Exercise prompt
Your answer must contain each line of the listing in which "flops" appears, copied in full.

=== Records for this task ===

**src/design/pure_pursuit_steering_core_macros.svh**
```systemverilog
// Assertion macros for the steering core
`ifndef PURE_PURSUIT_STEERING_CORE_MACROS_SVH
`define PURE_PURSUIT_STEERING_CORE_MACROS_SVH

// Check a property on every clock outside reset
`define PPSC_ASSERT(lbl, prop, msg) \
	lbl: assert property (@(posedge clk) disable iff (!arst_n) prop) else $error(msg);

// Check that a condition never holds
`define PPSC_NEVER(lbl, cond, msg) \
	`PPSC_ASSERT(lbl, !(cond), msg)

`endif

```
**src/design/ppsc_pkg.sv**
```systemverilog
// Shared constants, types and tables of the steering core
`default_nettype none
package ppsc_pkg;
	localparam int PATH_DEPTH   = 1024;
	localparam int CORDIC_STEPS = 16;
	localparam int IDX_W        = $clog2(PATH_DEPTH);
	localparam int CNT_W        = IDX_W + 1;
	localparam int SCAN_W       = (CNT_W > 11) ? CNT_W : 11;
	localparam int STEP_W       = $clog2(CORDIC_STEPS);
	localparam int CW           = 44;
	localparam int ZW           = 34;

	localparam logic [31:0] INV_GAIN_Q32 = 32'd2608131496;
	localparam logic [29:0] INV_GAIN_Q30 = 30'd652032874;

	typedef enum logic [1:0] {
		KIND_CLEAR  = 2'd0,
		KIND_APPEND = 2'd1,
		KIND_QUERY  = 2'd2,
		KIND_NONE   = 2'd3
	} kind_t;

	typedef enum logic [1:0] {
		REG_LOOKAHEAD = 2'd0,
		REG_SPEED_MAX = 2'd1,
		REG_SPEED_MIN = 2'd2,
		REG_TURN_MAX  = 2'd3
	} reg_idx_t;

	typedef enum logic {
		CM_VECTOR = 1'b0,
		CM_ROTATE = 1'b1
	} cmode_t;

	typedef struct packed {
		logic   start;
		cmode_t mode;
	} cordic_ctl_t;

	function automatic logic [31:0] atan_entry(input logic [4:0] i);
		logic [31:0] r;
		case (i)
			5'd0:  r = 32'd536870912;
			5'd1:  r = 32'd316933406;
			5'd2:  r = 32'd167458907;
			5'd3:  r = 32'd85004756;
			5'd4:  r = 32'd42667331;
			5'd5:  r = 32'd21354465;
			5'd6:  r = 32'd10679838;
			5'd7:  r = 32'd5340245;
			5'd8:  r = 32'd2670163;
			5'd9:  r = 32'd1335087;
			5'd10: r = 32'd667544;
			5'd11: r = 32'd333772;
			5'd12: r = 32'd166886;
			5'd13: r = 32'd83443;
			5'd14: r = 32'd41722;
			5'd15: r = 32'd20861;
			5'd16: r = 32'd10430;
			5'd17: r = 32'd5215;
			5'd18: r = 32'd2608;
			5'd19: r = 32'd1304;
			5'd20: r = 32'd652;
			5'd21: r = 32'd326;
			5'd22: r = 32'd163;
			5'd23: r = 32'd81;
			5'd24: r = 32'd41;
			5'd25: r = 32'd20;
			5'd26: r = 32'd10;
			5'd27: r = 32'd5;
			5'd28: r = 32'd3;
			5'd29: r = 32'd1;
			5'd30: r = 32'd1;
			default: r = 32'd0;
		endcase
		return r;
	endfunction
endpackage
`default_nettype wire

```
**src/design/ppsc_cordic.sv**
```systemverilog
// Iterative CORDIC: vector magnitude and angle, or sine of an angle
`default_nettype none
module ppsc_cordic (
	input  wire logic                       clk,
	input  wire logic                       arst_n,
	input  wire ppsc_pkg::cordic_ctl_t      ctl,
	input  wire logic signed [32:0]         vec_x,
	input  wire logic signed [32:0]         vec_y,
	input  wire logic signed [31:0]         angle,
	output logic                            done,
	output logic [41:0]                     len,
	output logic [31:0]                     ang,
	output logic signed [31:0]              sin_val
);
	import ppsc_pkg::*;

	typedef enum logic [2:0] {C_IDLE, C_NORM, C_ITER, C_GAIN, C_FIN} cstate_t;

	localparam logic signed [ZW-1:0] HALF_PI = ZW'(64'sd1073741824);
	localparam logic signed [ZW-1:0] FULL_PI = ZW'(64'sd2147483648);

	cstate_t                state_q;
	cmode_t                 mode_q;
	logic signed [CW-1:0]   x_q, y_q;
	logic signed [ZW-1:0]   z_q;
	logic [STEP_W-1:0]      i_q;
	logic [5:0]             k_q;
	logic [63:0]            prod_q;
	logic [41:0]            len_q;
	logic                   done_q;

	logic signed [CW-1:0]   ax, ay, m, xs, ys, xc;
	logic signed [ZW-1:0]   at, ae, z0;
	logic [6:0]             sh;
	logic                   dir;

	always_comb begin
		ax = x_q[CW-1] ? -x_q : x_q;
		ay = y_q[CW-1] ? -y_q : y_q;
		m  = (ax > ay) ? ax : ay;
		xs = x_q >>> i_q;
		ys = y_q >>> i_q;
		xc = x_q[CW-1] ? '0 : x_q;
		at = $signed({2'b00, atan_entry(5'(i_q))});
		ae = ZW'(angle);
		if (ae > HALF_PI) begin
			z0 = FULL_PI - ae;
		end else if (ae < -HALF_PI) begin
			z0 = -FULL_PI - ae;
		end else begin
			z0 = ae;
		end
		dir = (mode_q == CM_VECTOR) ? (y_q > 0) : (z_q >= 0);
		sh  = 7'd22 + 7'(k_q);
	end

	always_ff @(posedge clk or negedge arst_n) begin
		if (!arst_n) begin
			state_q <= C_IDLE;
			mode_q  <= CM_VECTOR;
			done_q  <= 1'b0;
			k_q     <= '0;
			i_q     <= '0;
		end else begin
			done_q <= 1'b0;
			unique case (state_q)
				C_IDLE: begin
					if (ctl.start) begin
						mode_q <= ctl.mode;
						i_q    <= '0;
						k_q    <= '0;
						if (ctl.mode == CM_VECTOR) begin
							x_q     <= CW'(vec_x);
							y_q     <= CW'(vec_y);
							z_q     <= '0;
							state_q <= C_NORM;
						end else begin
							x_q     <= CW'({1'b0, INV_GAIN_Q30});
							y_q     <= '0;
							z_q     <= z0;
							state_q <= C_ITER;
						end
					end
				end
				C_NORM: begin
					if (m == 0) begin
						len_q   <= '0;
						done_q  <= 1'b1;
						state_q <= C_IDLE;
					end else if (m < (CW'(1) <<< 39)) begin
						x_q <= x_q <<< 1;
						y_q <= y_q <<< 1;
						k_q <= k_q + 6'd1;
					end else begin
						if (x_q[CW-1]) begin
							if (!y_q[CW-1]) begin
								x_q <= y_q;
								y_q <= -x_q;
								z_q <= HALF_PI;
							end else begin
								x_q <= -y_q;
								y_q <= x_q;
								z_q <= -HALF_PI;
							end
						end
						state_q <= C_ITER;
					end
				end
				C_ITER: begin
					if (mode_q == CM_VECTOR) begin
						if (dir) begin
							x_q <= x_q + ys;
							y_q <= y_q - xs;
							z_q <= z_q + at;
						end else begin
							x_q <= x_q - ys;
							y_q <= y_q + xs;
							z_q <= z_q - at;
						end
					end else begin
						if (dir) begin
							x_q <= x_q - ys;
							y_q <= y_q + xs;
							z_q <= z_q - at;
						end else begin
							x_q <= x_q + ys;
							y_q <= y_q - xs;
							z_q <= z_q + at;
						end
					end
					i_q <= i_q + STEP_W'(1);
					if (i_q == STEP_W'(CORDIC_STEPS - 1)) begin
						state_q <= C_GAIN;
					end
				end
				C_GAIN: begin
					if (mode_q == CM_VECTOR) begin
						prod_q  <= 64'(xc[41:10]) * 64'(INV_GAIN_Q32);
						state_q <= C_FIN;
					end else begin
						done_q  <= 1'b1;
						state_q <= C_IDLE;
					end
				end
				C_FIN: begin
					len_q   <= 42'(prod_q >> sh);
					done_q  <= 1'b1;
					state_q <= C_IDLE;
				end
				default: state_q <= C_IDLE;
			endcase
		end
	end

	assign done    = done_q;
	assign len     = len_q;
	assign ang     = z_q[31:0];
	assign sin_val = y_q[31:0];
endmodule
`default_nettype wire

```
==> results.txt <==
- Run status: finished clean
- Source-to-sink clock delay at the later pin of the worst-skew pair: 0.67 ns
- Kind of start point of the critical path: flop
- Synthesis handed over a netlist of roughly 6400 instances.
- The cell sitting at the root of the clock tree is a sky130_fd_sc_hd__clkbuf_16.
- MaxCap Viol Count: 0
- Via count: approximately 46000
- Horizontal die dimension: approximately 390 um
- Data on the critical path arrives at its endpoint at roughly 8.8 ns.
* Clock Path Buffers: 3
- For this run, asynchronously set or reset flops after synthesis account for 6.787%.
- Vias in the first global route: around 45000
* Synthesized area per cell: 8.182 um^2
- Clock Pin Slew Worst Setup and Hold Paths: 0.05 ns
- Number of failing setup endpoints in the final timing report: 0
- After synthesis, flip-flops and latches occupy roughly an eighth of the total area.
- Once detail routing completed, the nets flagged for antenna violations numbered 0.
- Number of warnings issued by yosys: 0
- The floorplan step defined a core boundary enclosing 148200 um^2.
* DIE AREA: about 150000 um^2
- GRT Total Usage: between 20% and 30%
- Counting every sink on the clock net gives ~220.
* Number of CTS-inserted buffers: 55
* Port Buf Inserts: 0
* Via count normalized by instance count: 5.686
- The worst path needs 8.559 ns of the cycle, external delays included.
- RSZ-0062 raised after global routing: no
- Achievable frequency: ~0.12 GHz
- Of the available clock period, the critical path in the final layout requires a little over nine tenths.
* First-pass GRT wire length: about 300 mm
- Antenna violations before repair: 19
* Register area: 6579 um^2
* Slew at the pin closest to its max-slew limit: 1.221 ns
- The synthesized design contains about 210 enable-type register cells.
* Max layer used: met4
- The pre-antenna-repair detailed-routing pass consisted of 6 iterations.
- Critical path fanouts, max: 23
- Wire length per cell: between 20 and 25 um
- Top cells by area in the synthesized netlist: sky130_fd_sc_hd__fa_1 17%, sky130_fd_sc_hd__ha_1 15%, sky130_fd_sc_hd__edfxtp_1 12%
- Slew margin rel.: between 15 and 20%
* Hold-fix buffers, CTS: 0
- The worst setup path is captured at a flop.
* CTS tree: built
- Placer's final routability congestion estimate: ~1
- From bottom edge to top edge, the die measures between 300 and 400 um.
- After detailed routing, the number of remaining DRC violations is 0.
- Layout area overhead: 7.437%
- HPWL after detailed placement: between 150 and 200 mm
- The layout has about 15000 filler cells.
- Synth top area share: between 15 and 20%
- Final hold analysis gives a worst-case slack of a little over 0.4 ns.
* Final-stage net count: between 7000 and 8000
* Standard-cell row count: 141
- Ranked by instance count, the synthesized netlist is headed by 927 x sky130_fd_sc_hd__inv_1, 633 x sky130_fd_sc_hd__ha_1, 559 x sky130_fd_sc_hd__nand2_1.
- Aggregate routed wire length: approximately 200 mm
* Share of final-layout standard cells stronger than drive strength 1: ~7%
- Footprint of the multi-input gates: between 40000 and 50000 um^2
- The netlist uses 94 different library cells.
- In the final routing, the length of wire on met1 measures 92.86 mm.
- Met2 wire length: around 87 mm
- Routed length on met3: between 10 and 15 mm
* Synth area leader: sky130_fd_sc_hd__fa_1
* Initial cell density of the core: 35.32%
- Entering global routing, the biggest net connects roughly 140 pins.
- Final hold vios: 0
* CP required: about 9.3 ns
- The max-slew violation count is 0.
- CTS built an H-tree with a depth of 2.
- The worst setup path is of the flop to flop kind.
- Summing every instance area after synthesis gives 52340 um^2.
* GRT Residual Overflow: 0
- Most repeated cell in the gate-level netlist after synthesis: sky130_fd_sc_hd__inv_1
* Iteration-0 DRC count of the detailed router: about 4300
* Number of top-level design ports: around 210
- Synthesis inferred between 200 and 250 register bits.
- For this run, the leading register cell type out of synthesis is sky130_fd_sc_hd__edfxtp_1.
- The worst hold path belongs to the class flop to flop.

===

Output for this exercise
- For this run, asynchronously set or reset flops after synthesis account for 6.787%.
- After synthesis, flip-flops and latches occupy roughly an eighth of the total area.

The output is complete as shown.